Warum macht Premier Orbán das alles?
Róna: Es gibt dazu zwei Hypothesen. Die erste besagt, dass die Regierung
Orbán Ungarn bewusst in die Zahlungsunfähigkeit führen will, um dann
einen Notstand zu erklären und mittels Verordnungen und ohne Parlament
regieren zu können. Das käme der Schaffung eines Einparteiensystems
gleich. Leider hat sogar unlängst der Fraktionsvorsitzende der Fidesz,
János Lázár, erklärt, regieren mittels Verordnungen wäre für Ungarn
vorteilhaft. Die andere Hypothese dreht sich um die Reserven der
Notenbank. In der Zentralbank lagern Devisenreserven in der Höhe von 36
Milliarden Euro. Ungarn braucht im kommenden Jahr vier bis sechs
Milliarden Euro Kredit. Wenn die Regierung an die Devisenreserven
mittels der neuen Gesetze herankommt, braucht sie keine Kredite mehr.
STANDARD: Aber Ungarn kann sich ja nicht vollständig von den Märkten
abkoppeln. Auch 2013 braucht das Land Geld, Investoren entscheiden über
den Forintkurs.
Róna: Das stimmt. Deswegen sind die Strategien der Regierung ja in jedem
Fall mit ernsthaften Konsequenzen verbunden. Wenn Orbán Geld aus der
Notenbank nimmt, werden die Märkte Ungarn vollkommen den Rücken zukehren.
Dabei wird eine Gefahr vergessen: Die ungarischen Banken finanzieren ein
Drittel ihrer laufenden Kreditgeschäfte nicht über Spareinlagen, sondern
über Kredite aus dem Interbankenmarkt. Diese Kredite haben eine
durchschnittliche Laufzeit von zwei bis drei Wochen. Sprich: Diese
wichtige Geldquelle für das Bankensystem kann sehr schnell versiegen.
Dann werden Banken zahlungsunfähig, sie bräuchten die Hilfe der
Notenbank. Die dort lagernden 36 Milliarden würden nicht lange reichen,
um die Kreditinstitute zu stützen.
STANDARD: Vergangene Woche sind Vorgespräche zwischen IWF und Ungarn
gescheitert. Was erwarten Sie in den kommenden Wochen: Geht Ungarn
pleite, gelingt doch noch eine Einigung mit dem IWF?
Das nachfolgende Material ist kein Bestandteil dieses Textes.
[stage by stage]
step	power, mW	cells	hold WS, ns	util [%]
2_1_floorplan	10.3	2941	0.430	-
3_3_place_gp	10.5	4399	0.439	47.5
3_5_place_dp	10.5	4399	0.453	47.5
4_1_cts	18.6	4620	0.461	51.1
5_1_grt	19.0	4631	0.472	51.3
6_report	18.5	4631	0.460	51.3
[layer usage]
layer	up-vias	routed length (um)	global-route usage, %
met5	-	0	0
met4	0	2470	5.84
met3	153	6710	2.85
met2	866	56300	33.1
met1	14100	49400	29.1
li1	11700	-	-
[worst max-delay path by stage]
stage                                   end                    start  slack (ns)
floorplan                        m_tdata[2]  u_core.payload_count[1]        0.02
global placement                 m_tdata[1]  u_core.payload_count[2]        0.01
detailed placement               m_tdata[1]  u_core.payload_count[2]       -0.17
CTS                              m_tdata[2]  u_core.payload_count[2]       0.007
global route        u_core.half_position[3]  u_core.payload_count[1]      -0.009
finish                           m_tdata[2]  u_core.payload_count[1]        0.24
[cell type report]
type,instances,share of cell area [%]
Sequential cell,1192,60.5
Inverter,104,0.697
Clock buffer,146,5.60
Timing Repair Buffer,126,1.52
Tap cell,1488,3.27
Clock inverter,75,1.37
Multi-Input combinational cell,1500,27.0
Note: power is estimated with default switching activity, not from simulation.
`config.mk`:
```
export PLATFORM = sky130hd
export DESIGN_NAME = base64_lenient_decoder
export DESIGN_NICKNAME = d
export VERILOG_FILES = /design/src/rtl/b64ld_pkg.sv /design/src/rtl/b64ld_step.sv /design/src/rtl/b64ld_outq.sv /design/src/rtl/base64_lenient_decoder.sv
export VERILOG_INCLUDE_DIRS = /design/src /design/src/rtl
export SDC_FILE = /design/constraint.sdc
export NUM_CORES = 1
export LEC_CHECK = 0
export BUFFER_PORTS_ARGS = -buffer_cell sky130_fd_sc_hd__buf_2
export CORE_ASPECT_RATIO = 2
export CORE_UTILIZATION = 35
export DETAILED_ROUTE_END_ITERATION = 7
export PLACE_DENSITY = 0.6
export SLEW_MARGIN = 5
export SYNTH_ARGS = -nofsm -noshare
export SYNTH_HDL_FRONTEND = slang
export SYNTH_SLANG_ARGS = --single-unit
```
`constraint.sdc`:
```
create_clock -name clk -period 12.78 [get_ports clk]
set_input_delay 1.917 -clock clk [delete_from_list [all_inputs] [get_ports clk]]
set_output_delay 1.917 -clock clk [all_outputs]
set_load 0.005 [all_outputs]
```
==> src/hdl/llev_pkg.sv <==
// Shared types and constants for the lat/long entry validator.
// Item structs, validator state, character class codes and register indexes.
// No dependencies.
package llev_pkg;

	localparam int CP_W      = 21;
	localparam int NUM_CFG   = 8;
	localparam int CFG_IDX_W = 4;

	// register indexes on the configuration port
	localparam logic [CFG_IDX_W-1:0] CFG_NORTH_UPPER = 4'd0;
	localparam logic [CFG_IDX_W-1:0] CFG_EAST_UPPER  = 4'd1;
	localparam logic [CFG_IDX_W-1:0] CFG_SOUTH_UPPER = 4'd2;
	localparam logic [CFG_IDX_W-1:0] CFG_WEST_UPPER  = 4'd3;
	localparam logic [CFG_IDX_W-1:0] CFG_NORTH_LOWER = 4'd4;
	localparam logic [CFG_IDX_W-1:0] CFG_EAST_LOWER  = 4'd5;
	localparam logic [CFG_IDX_W-1:0] CFG_SOUTH_LOWER = 4'd6;
	localparam logic [CFG_IDX_W-1:0] CFG_WEST_LOWER  = 4'd7;

	localparam logic [CP_W-1:0] CFG_RESET [NUM_CFG] = '{
		21'h4E, 21'h45, 21'h53, 21'h57, 21'h6E, 21'h65, 21'h73, 21'h77
	};

	// code points with a fixed meaning
	localparam logic [CP_W-1:0] CP_GON    = 21'h67;
	localparam logic [CP_W-1:0] CP_POINT  = 21'h2E;
	localparam logic [CP_W-1:0] CP_PLUS   = 21'h2B;
	localparam logic [CP_W-1:0] CP_MINUS  = 21'h2D;
	localparam logic [CP_W-1:0] CP_DEGREE = 21'hB0;
	localparam logic [CP_W-1:0] CP_PRIME  = 21'h2032;
	localparam logic [CP_W-1:0] CP_DPRIME = 21'h2033;
	localparam logic [CP_W-1:0] CP_APOS   = 21'h27;
	localparam logic [CP_W-1:0] CP_QUOTE  = 21'h22;
	localparam logic [CP_W-1:0] CP_SPACE  = 21'h20;
	localparam logic [CP_W-1:0] CP_TAB    = 21'h09;
	localparam logic [CP_W-1:0] CP_CR     = 21'h0D;
	localparam logic [CP_W-1:0] CP_ZERO   = 21'h30;
	localparam logic [CP_W-1:0] CP_NINE   = 21'h39;

	typedef enum logic [2:0] {
		K_DIGIT,
		K_GON,
		K_SIGN,
		K_MARK,
		K_POINT,
		K_OTHER
	} kind_t;

	typedef struct packed {
		logic [CP_W-1:0] char_code;
		logic            first_char;
	} in_item_t;

	typedef struct packed {
		logic       text_ok;
		logic [1:0] angles_seen;
	} out_item_t;

	typedef struct packed {
		logic       failed;
		logic [1:0] closed_angles;
		logic [1:0] ns_letters;
		logic [1:0] ew_letters;
		logic       angle_nonempty;
		logic       prev_was_digit;
		logic       gon_seen;
		logic [2:0] mark_count;
		logic [1:0] point_count;
		logic [1:0] marks_after_point;
	} val_state_t;

endpackage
Róna: Wirklich entscheidend ist, was die Amerikaner wollen. Sie haben
das Sagen beim Währungsfonds, und für die Europäer gibt es derzeit
keinen Grund, sich für Ungarn stark zu machen. In diesem Licht sollte
man auch den jüngsten Brief von US-Außenministerin Hillary Clinton an
Premier Viktor Orbán sehen. In dem Brief beklagt sie sich über
verschiedene Gesetze, darunter die Reform der Notenbank. Aber in
Wahrheit geht es nicht nur um einzelne Gesetze, sondern um ein
Gesamtbild, das den Amerikanern Sorgen macht. Die USA fürchten einen
Angriff auf die ungarische Demokratie insgesamt. Und tatsächlich hat
Orbán einen Abkoppelungsprozess von demokratischen Prinzipien begonnen.
STANDARD: Interessanterweise kritisierte Clinton neben Medien- und
Notenbankgesetz das neue ungarische Kirchengesetz sehr scharf.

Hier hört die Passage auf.